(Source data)
Segment Open

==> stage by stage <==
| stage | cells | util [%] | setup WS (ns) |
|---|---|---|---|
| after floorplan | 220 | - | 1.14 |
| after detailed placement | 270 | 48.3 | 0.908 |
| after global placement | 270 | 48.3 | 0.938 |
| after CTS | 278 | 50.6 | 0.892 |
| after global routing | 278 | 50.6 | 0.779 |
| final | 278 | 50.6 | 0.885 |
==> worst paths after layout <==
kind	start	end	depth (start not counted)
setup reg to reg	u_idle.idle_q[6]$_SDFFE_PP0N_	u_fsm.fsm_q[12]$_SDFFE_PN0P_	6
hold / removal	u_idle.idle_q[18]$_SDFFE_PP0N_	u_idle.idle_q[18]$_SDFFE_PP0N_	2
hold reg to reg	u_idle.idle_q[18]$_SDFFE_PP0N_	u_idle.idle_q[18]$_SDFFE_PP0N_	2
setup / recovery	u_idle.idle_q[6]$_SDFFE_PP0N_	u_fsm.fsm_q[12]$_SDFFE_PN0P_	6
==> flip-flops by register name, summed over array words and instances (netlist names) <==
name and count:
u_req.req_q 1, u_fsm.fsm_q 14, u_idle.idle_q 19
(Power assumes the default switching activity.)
==> config.mk <==
export PLATFORM = sky130hd
export DESIGN_NAME = xsw_switch
export DESIGN_NICKNAME = d
export VERILOG_FILES = /design/src/rtl/xsw_pkg.sv /design/src/rtl/xsw_fifo.sv /design/src/rtl/xsw_out_arb.sv /design/src/rtl/xsw_xbar_lane.sv /design/src/rtl/xsw_switch.sv
export SDC_FILE = /design/constraint.sdc
export NUM_CORES = 2
export LEC_CHECK = 0
export ABC_CLOCK_PERIOD_IN_PS = 5500
export BUFFER_PORTS_ARGS = -buffer_cell sky130_fd_sc_hd__buf_4
export CAP_MARGIN = 25
export CELL_PAD_IN_SITES_DETAIL_PLACEMENT = 0
export CELL_PAD_IN_SITES_GLOBAL_PLACEMENT = 1
export CORE_MARGIN = 2
export CORE_UTILIZATION = 33
export CTS_BUF_LIST = sky130_fd_sc_hd__clkbuf_8
export DETAILED_ROUTE_END_ITERATION = 10
export PLACE_DENSITY_LB_ADDON = 0.1
export REMOVE_ABC_BUFFERS = 1
export SYNTH_ARGS = -nofsm -noshare
export SYNTH_HDL_FRONTEND = slang
export SYNTH_SLANG_ARGS = --single-unit
export TNS_END_PERCENT = 50
==> constraint.sdc <==
create_clock -name clk -period 5.5 [get_ports clk]
set_input_delay 0.825 -clock clk [delete_from_list [all_inputs] [get_ports clk]]
set_output_delay 0.825 -clock clk [all_outputs]
set_load 0.005 [all_outputs]
==> src/rtl/xsw_pkg.sv <==
package xsw_pkg;
    localparam int ADDR_W  = 3;
    localparam int N_PORTS = 1 << ADDR_W;
    localparam int DST_LSB = 0;
    localparam int SRC_LSB = ADDR_W;
endpackage

==> src/rtl/xsw_fifo.sv <==
module xsw_fifo #(
    parameter int W     = 17,
    parameter int DEPTH = 4
) (
    input  logic         clk,
    input  logic         rst_n,
    input  logic         push,
    input  logic [W-1:0] wdata,
    input  logic         pop,
    output logic [W-1:0] rdata,
    output logic         empty,
    output logic         full
);
    localparam int AW = (DEPTH > 1) ? $clog2(DEPTH) : 1;
    localparam int CW = $clog2(DEPTH + 1);

    typedef struct packed {
        logic [AW-1:0] wp;
        logic [AW-1:0] rp;
        logic [CW-1:0] cnt;
    } fifo_st_t;

    fifo_st_t f_d, f_q;
    logic [W-1:0] mem [DEPTH];
    logic push_ok, pop_ok;

    assign empty   = (f_q.cnt == '0);
    assign full    = (f_q.cnt == CW'(DEPTH));
    assign rdata   = mem[f_q.rp];
    assign push_ok = push && !full;
    assign pop_ok  = pop && !empty;

    always_comb begin
        f_d = f_q;
        if (push_ok) begin
            f_d.wp = (f_q.wp == AW'(DEPTH - 1)) ? '0 : f_q.wp + 1'b1;
        end
        if (pop_ok) begin
            f_d.rp = (f_q.rp == AW'(DEPTH - 1)) ? '0 : f_q.rp + 1'b1;
        end
        f_d.cnt = f_q.cnt + CW'(push_ok) - CW'(pop_ok);
    end

    always_ff @(posedge clk) begin
        if (!rst_n) f_q <= '0;
        else        f_q <= f_d;
    end

    always_ff @(posedge clk) begin
        if (push_ok) mem[f_q.wp] <= wdata;
    end
endmodule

Segment Closed

What to do —
The stretch of entries above that starts with the line containing "50.6 | 0.779 |" and goes on through the line containing "u_req.req_q 1, u_fsm.fsm_q" is to be transcribed exactly, and no other line is to be transcribed.

Solution for this problem —
| after global routing | 278 | 50.6 | 0.779 |
| final | 278 | 50.6 | 0.885 |
==> worst paths after layout <==
kind	start	end	depth (start not counted)
setup reg to reg	u_idle.idle_q[6]$_SDFFE_PP0N_	u_fsm.fsm_q[12]$_SDFFE_PN0P_	6
hold / removal	u_idle.idle_q[18]$_SDFFE_PP0N_	u_idle.idle_q[18]$_SDFFE_PP0N_	2
hold reg to reg	u_idle.idle_q[18]$_SDFFE_PP0N_	u_idle.idle_q[18]$_SDFFE_PP0N_	2
setup / recovery	u_idle.idle_q[6]$_SDFFE_PP0N_	u_fsm.fsm_q[12]$_SDFFE_PN0P_	6
==> flip-flops by register name, summed over array words and instances (netlist names) <==
name and count:
u_req.req_q 1, u_fsm.fsm_q 14, u_idle.idle_q 19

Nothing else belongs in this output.